Inclusion Matters: Rethinking Data Governance Through an Accessibility Lens
Inclusion is not a peripheral concern—it is a core requirement for building data systems that serve the public good. Yet, the second edition of the Global Data Barometer (GDB) reveals that most data governance frameworks remain far from inclusive, particularly when it comes to accessibility for persons with disabilities and linguistic diversity. This blog post explores the inclusion cross-cutting theme, which brings together evidence from across indicators to examine whether current data systems are designed with all users in mind.
Cross-cutting themes in the GDB go beyond individual indicators or sectors. They reassemble components from multiple parts of the survey, weaving together sub-questions, elements, and supporting responses to surface patterns that traditional sectoral analysis might miss. The inclusion theme does just that—providing a multidimensional view of how well data systems reflect, represent, and serve diverse populations.

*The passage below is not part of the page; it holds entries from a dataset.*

[config.mk]
export PLATFORM = sky130hd
export DESIGN_NAME = absdiff_serial_flat
export DESIGN_NICKNAME = d
export VERILOG_FILES = /design/src/rtl/absdiff_serial_if.sv /design/src/rtl/absdiff_serial.sv /design/src/flat_wrapper.sv
export SDC_FILE = /design/constraint.sdc
export NUM_CORES = 1
export LEC_CHECK = 0
export CAP_MARGIN = 20
export CORE_MARGIN = 5
export CORE_UTILIZATION = 45
export CTS_CLUSTER_SIZE = 25
export DETAILED_ROUTE_END_ITERATION = 16
export PLACE_DENSITY_LB_ADDON = 0.1
export SLEW_MARGIN = 20
export SYNTH_ARGS = -nofsm -noshare
export SYNTH_HDL_FRONTEND = slang
export SYNTH_SLANG_ARGS = --single-unit
[constraint.sdc]
create_clock -name clk -period 2.81 [get_ports clk]
set_input_delay 0.843 -clock clk [delete_from_list [all_inputs] [get_ports clk]]
set_output_delay 0.843 -clock clk [all_outputs]
set_load 0.02 [all_outputs]
[src/rtl/absdiff_serial_if.sv]
// absdiff_serial_if: handshake/data bundle for the bit-serial absolute-difference unit.
//   in_val/in_rdy/in_a/in_b       : operand request channel
//   out_val/out_rdy/out_diff/
//   out_gt/out_eq                 : result channel
// master: the client (drives operands, accepts results); slave: the unit.
interface absdiff_serial_if #(
    parameter int unsigned nbits = 8
);
    logic             in_val;
    logic             in_rdy;
    logic [nbits-1:0] in_a;
    logic [nbits-1:0] in_b;
    logic             out_val;
    logic             out_rdy;
    logic [nbits-1:0] out_diff;
    logic             out_gt;
    logic             out_eq;

    modport master (
        output in_val, in_a, in_b, out_rdy,
        input  in_rdy, out_val, out_diff, out_gt, out_eq
    );

    modport slave (
        input  in_val, in_a, in_b, out_rdy,
        output in_rdy, out_val, out_diff, out_gt, out_eq
    );
endinterface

The findings are sobering. Only a handful of countries have comprehensive legal or regulatory frameworks that explicitly require disability-inclusive data practices. Even where such requirements exist, they rarely span the full data lifecycle—from collection and consent to publication and correction. Promising examples, such as efforts in Peru and Brazil, remain the exception rather than the rule—and even there, implementation is uneven and institutional oversight is limited.

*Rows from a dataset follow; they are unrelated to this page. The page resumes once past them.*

$ cat config.mk
export PLATFORM = sky130hd
export DESIGN_NAME = seq_restoring_divider
export DESIGN_NICKNAME = d
export VERILOG_FILES = /design/src/rtl/seq_restoring_divider.sv
export SDC_FILE = /design/constraint.sdc
export NUM_CORES = 1
export LEC_CHECK = 0
export BUFFER_PORTS_ARGS = -buffer_cell sky130_fd_sc_hd__buf_2
export CAP_MARGIN = 10
export CORE_UTILIZATION = 25
export DETAILED_ROUTE_END_ITERATION = 6
export SLEW_MARGIN = 40
export SYNTH_ARGS = -nofsm -noshare
export SYNTH_HDL_FRONTEND = slang
export SYNTH_SLANG_ARGS = --single-unit
$ cat constraint.sdc
create_clock -name clk -period 2.2 [get_ports clk]
set_input_delay 0.33 -clock clk [delete_from_list [all_inputs] [get_ports clk]]
set_output_delay 0.33 -clock clk [all_outputs]
set_load 0.005 [all_outputs]
$ cat src/rtl/seq_restoring_divider.sv
// Multi-cycle restoring divider: one subtract-and-restore step per clock.
// Optional two's-complement mode when DIV_SIGNED_EN is defined.
module seq_restoring_divider #(
    parameter int WIDTH = 8
) (
    input  logic             clk,
    input  logic             rst_n,
    input  logic             start,
    input  logic [WIDTH-1:0] dividend,
    input  logic [WIDTH-1:0] divisor,
`ifdef DIV_SIGNED_EN
    input  logic             signed_op,
`endif
    output logic [WIDTH-1:0] quotient,
    output logic [WIDTH-1:0] remainder,
    output logic             busy,
    output logic             done,
    output logic             div_by_zero
);
    localparam int CW = $clog2(WIDTH + 1);

    typedef enum logic [1:0] {IDLE, RUN, FIN, ZERO} state_t;

    state_t           state_q, state_d;
    logic [CW-1:0]    cnt_q, cnt_d;
    logic [WIDTH:0]   r_q, r_d;
    logic [WIDTH-1:0] q_q, q_d;
    logic [WIDTH-1:0] dvs_q, dvs_d;
    logic [WIDTH-1:0] quo_q, quo_d;
    logic [WIDTH-1:0] rem_q, rem_d;
    logic             done_q, done_d;
    logic             dbz_q, dbz_d;
    logic [WIDTH:0]   r_sh, t;
    logic [WIDTH-1:0] a_mag, b_mag;
`ifdef DIV_SIGNED_EN
    logic             qneg_q, qneg_d;
    logic             rneg_q, rneg_d;
    logic             a_neg, b_neg;
`endif

    always_comb begin
`ifdef DIV_SIGNED_EN
        a_neg = signed_op & dividend[WIDTH-1];
        b_neg = signed_op & divisor[WIDTH-1];
        a_mag = a_neg ? (~dividend + 1'b1) : dividend;
        b_mag = b_neg ? (~divisor + 1'b1) : divisor;
`else
        a_mag = dividend;
        b_mag = divisor;
`endif
        r_sh = {r_q[WIDTH-1:0], q_q[WIDTH-1]};
        t    = r_sh - {1'b0, dvs_q};
    end

    always_comb begin
        state_d = state_q;
        cnt_d   = cnt_q;
        r_d     = r_q;
        q_d     = q_q;
        dvs_d   = dvs_q;
        quo_d   = quo_q;
        rem_d   = rem_q;
        done_d  = 1'b0;
        dbz_d   = dbz_q;
`ifdef DIV_SIGNED_EN
        qneg_d  = qneg_q;
        rneg_d  = rneg_q;
`endif
        case (state_q)
            IDLE: if (start) begin
                dbz_d = 1'b0;
                cnt_d = CW'(WIDTH);
                r_d   = '0;
                if (divisor == '0) begin
                    // Raw dividend is kept so ZERO can return it unmodified.
                    q_d     = dividend;
                    state_d = ZERO;
                end else begin
                    q_d     = a_mag;
                    dvs_d   = b_mag;
`ifdef DIV_SIGNED_EN
                    qneg_d  = a_neg ^ b_neg;
                    rneg_d  = a_neg;
`endif
                    state_d = RUN;
                end
            end
            RUN: begin
                cnt_d = cnt_q - CW'(1);
                if (!t[WIDTH]) begin
                    r_d = t;
                    q_d = {q_q[WIDTH-2:0], 1'b1};
                end else begin
                    r_d = r_sh;
                    q_d = {q_q[WIDTH-2:0], 1'b0};
                end
                if (cnt_q == CW'(1)) state_d = FIN;
            end
            FIN: begin
`ifdef DIV_SIGNED_EN
                // -2^(W-1)/-1 falls out naturally: magnitude 2^(W-1), no negation.
                quo_d = qneg_q ? (~q_q + 1'b1) : q_q;
                rem_d = rneg_q ? (~r_q[WIDTH-1:0] + 1'b1) : r_q[WIDTH-1:0];
`else
                quo_d = q_q;
                rem_d = r_q[WIDTH-1:0];
`endif
                done_d  = 1'b1;
                state_d = IDLE;
            end
            ZERO: begin
                quo_d   = '1;
                rem_d   = q_q;
                dbz_d   = 1'b1;
                done_d  = 1'b1;
                state_d = IDLE;
            end
            default: state_d = IDLE;
        endcase
    end

    always_ff @(posedge clk or negedge rst_n) begin
        if (!rst_n) begin
            state_q <= IDLE;
            cnt_q   <= '0;
            r_q     <= '0;
            q_q     <= '0;
            dvs_q   <= '0;
            quo_q   <= '0;
            rem_q   <= '0;
            done_q  <= 1'b0;
            dbz_q   <= 1'b0;
`ifdef DIV_SIGNED_EN
            qneg_q  <= 1'b0;
            rneg_q  <= 1'b0;
`endif
        end else begin
            state_q <= state_d;
            cnt_q   <= cnt_d;
            r_q     <= r_d;
            q_q     <= q_d;
            dvs_q   <= dvs_d;
            quo_q   <= quo_d;
            rem_q   <= rem_d;
            done_q  <= done_d;
            dbz_q   <= dbz_d;
`ifdef DIV_SIGNED_EN
            qneg_q  <= qneg_d;
            rneg_q  <= rneg_d;
`endif
        end
    end

    assign quotient    = quo_q;
    assign remainder   = rem_q;
    assign busy        = (state_q != IDLE);
    assign done        = done_q;
    assign div_by_zero = dbz_q;
endmodule

==> summary.md <==
| Metric | Value |
|---|---|
| Combinational share of power | 60.2% |
| Layout cells sized above 1 | 27.6% |
| Synth Warn # | 0 |
| Core ar. | 9370 sq um |
| CP Max Fanout | 6 |
| CTS tree | built |
| Most common cell after layout, fill and taps aside | dfrtp_1 |
| Pin count of the biggest net entering global routing | 33 |
| Crit path capture type | flop |
| Initial antenna violation count | 0 |
| Worst Hold Class | in -> async |
| Fillcell total | 997 |
| Ys flop type | dfrtp_1 |
| Routed vias | 1894 |
| Distinct cells, synth | 42 |
| Drt first-iter violations | 77 |
| Post-synthesis sequential area ratio | 49.1% |
| Worst Tran Pin Value | 0.559 ns |
| Post-Synthesis Cells | about 240 |
| Die Ht | 101 um |
| Mean cell area of the mapped netlist | 10.1 sq um |
| Mapped cell area | 2450 sq um |
| Post-Synth Adder-Cell Area | 5.93% |
| Final hold vios | 0 |
| Die area | 10200 sq um |
| CP required | approximately 2.4 ns |
| MaxCap Viol Count | 0 |
| Critical Path AT | ~2.5 ns |
| Slew Limit Fails | 0 |
| Total Wirelength | between 5 and 6 mm |
| Final worst setup slack | -0.0627 ns |
| R2R Path End | r_q[1]$_DFFE_PN0P_ |
| Antenna Nets Post-Route | 0 |
| Post-detail-place hpwl | around 4.2 mm |
| Drt wl/cell | 13.1 um |
| First-pass detailed-route iteration total | 4 |
| Nets | 327 |
| Top cell type by total area after synthesis | dfrtp_1 |
| XOR/XNOR Fraction of Synth Area | 2.86% |
| Crit path launch type | flop |
| R2R Setup Slk | -0.06 ns |
| Initial Util | 26.1% |
| Post-synthesis compound-gate area fraction | 15.4% |
| Syn-to-layout area delta | 23.9% |
| Reg-to-reg startpoint | dvs_q[0]$_DFFE_PN0P_ |
| Root buffer cell | clkbuf_8 |
| #FFs+latches synth | 48 |
| Multiplexer share of the synthesized area | under 10% |
| Int Pwr | 0.00330 W |
| Fraction of registers with async set/reset | 100% |
| Post-synthesis net count | between 200 and 300 |
| Run status | finished with violations |
| GRT Total Usage | a little under an eighth |
| Grt ovf | 0 |
| # IOs | 38 |
| Reg clk slew, reported paths | 0.09 ns |
| Clock Path Buffers | 2 |
| Path type of the worst setup path | reg -> reg |
| Yosys top cell area share | 49.1% |
| Switch share | 39.9% |
| H-tree levels | 2 |
| N_diodes | 0 |
| Layout Cells excl Fill | approximately 430 |
| Multi-input gate area | 1150 sq um |
| Worst r2r path cells | 8 |
| DRC | 0 |
| Insertion delay of the later-clocked pin in the worst-skew pair | approximately 0.30 ns |
| Clock power frac | between 10% and 20% |
| Num CTS Buffers | 5 |
| Number of global-route vias before repair | 1841 |
| Setup TNS | -0.424 ns |
| Sw power | 0.00219 W |
| Fraction of the mapped netlist area in simple logic gates | 15.1% |
| Skew final | 0.00961 ns |
| Placed Cells incl. Taps | 412 |
| Final Setup Violations | 7 |
| Max VDD drop | 0.582 mV |
| Global-route wire length before repair | 9.29 mm |
| Row cnt | 35 |
| Lkg Pwr | about 1.4 nW |
| Synth top area cells | dfrtp_1 (49%), mux2i_1 (5.3%), ha_1 (5.1%) |
| Rel. slew slack | 62.7% |
| Most frequent cells in the layout | dfrtp_1 (48), buf_2 (37), nand2_1 (31) |
| Post-synth EDFFs | 0 |
| RSZ-0062 raised after global routing | yes |
| PwrDens | 1810 nW/um^2 |
| Sequential share of power | 29.9% |
| Reg area | 1200 sq um |
| Fmax achieved | 442 MHz |
| Sink Count | 48 |
| Failing checks | setup timing |
| Buffers on Ports | 37 |
| Period utilization | 103% |
| Tmin final | between 2 and 2.5 ns |
| Vias per std cell | 4.45 |
| Chip Width | between 100 and 150 um |
| Main combinational cell family by area after synthesis | compound AO/OA/AOI/OAI gates |
| Gp weighted congestion | 0.762 |
==> metal layers <==
metal	vias up	GRT usage [%]	part of all wire (%)
met3	5	2.64	4.9
li1	948	-	-
met2	47	18.2	44
met5	-	0	0
met1	894	16.7	50
met4	0	3.34	0.72
==> worst max path at each step <==
stage / depth (start not counted) / startpoint / endpoint
global route: 9 / dvs_q[0]$_DFFE_PN0P_ / r_q[5]$_DFFE_PN0P_
CTS: 9 / q_q[7]$_DFFE_PN0P_ / r_q[0]$_DFFE_PN0P_
finish: 8 / dvs_q[0]$_DFFE_PN0P_ / r_q[1]$_DFFE_PN0P_
global placement: 9 / q_q[7]$_DFFE_PN0P_ / r_q[0]$_DFFE_PN0P_
detailed placement: 9 / q_q[7]$_DFFE_PN0P_ / r_q[0]$_DFFE_PN0P_
floorplan: 9 / q_q[7]$_DFFE_PN0P_ / r_q[0]$_DFFE_PN0P_
==> state kept, by name, indices dropped and copies added, names as in the netlist <==
name / count
state_q: 2
q_q: 8
done: 1
remainder: 8
cnt_q: 4
quotient: 8
div_by_zero: 1
r_q: 8
dvs_q: 8
==> final cells by class <==
type / count / area share (%)
Sequential cell: 48 / 39.6
Multi-Input combinational cell: 169 / 37.9
Timing Repair Buffer: 60 / 12.6
Tap cell: 129 / 5.32
Clock buffer: 6 / 2.72
Inverter: 13 / 1.61
Clock inverter: 1 / 0.289
==> synth_stat cells, types with 2 or more instances <==
cell	n
dfrtp_1	48
nand2_1	31
nor2_1	21
a21oi_1	16
inv_1	13
mux2i_1	13
o21ai_0	11
ha_1	10
a22oi_1	8
nand3_1	8
o22a_1	7
o21ai_1	6
xnor2_1	6
clkbuf_1	5
buf_1	3
nand2b_1	3
buf_6	2
mux2_4	2
nand3b_1	2
o21ai_2	2
or2_2	2
or4_1	2
xor2_1	2
==> through the flow <==
| stage | hold WS [ns] | power [W] | instance area (sq um) | utilization (%) | worst slack, ns |
|---|---|---|---|---|---|
| floorplan | 0.0344 | 0.00378 | 2450 | - | -0.00962 |
| global placement | 0.356 | 0.00457 | 2870 | 30.6 | -0.0329 |
| detailed placement | 0.354 | 0.00466 | 2870 | 30.6 | -0.0933 |
| CTS | 0.0149 | 0.00540 | 3000 | 32.1 | -0.0760 |
| global route | 0.0404 | 0.00597 | 3030 | 32.4 | -0.156 |
| finish | 0.00743 | 0.00549 | 3030 | 32.4 | -0.0627 |
==> repair_timing <==
action | 4_1_cts | 5_1_grt
setup buffers | 3 | 4
gates resized for setup | 2 | 0
pin swaps | 2 | 2
hold buffers | 0 | 0
setup endpoints to repair | 7 | 8
==> critical path, cell delays in order, from the launching register on <==
cell and delay (ns):
dfrtp_1 0.42, ha_4 0.18, fa_2 0.36, nor2b_4 0.13
o2111ai_2 0.13, a211o_1 0.32, o2111ai_4 0.19, mux2_4 0.34
o21ai_2 0.12
==> logic make-up after synthesis <==
kind of cell               after synthesis
and+or+nand+nor                         78
AOI/OAI and AO/OA                       56
DFF                                     48
buffers and inverters                   25
muxes                                   16
adders and majority gates               11
xor gates and xnor gates                 8
==> power by group through the flow <==
stage | clock [W] | sequential [W] | combinational [W]
after global placement | 0 | 0.00164 | 0.00293
after detailed placement | 0 | 0.00166 | 0.00300
after global routing | 0.000600 | 0.00170 | 0.00367
after CTS | 0.000573 | 0.00165 | 0.00318
final | 0.000548 | 0.00164 | 0.00330
after floorplan | 0 | 0.00161 | 0.00217
Note: power is estimated with default switching activity, not from simulation.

In practice, this means that persons with disabilities are often excluded not just from the benefits of data, but also from the processes through which data is generated, governed, and used. The lack of inclusive standards results in gaps in representation, reduced accountability, and missed opportunities for policy responsiveness.

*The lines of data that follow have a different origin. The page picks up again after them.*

## config.mk

```make
export PLATFORM = sky130hd
export DESIGN_NAME = stream_take_sum
export DESIGN_NICKNAME = d
export VERILOG_FILES = /design/src/rtl/stream_take_sum_pkg.sv /design/src/rtl/stream_take_sum_add.sv /design/src/rtl/stream_take_sum.sv
export SDC_FILE = /design/constraint.sdc
export NUM_CORES = 1
export LEC_CHECK = 0
export ABC_AREA = 1
export CAP_MARGIN = 15
export CORE_MARGIN = 3
export CORE_UTILIZATION = 33
export DETAILED_ROUTE_END_ITERATION = 8
export DONT_BUFFER_PORTS = 1
export PLACE_DENSITY_LB_ADDON = 0.25
export RECOVER_POWER = 25
export SKIP_CTS_REPAIR_TIMING = 1
export SYNTH_ARGS = -nofsm -noshare
export SYNTH_HDL_FRONTEND = slang
export SYNTH_SLANG_ARGS = --single-unit
```

## constraint.sdc

```tcl
create_clock -name clk -period 1.8 [get_ports clk]
set_clock_uncertainty 0.1 [all_clocks]
set_input_delay 0.09 -clock clk [delete_from_list [all_inputs] [get_ports clk]]
set_output_delay 0.09 -clock clk [all_outputs]
set_load 0.1 [all_outputs]
```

Another overlooked but equally critical dimension is linguistic inclusion. While governments frequently publish data in official languages, the exclusion of indigenous or other local languages remains a major barrier to access. This is especially acute in multilingual countries where significant portions of the population may be unable to meaningfully engage with public data due to language mismatches. The absence of Indigenous languages from data systems not only limits accessibility—it reinforces existing structural inequities, preventing marginalized communities from participating fully in civic life or holding institutions accountable.
Taken together, these findings point to a deeper issue: data governance systems are too often designed without the diversity of end users in mind. Inclusion is not just about ticking a box or adding a translation—it’s about embedding equity into the architecture of data ecosystems. This requires proactive design choices, legal safeguards, and participatory processes that bring affected communities into the center of decision-making.
To build truly inclusive data systems, countries must expand the scope of accessibility beyond technical standards and think critically about who is represented, who is excluded, and what systemic changes are needed to close these gaps. The GDB’s cross-cutting analysis on inclusion makes clear that advancing data justice begins with reimagining accessibility—not as an afterthought, but as a foundational design principle.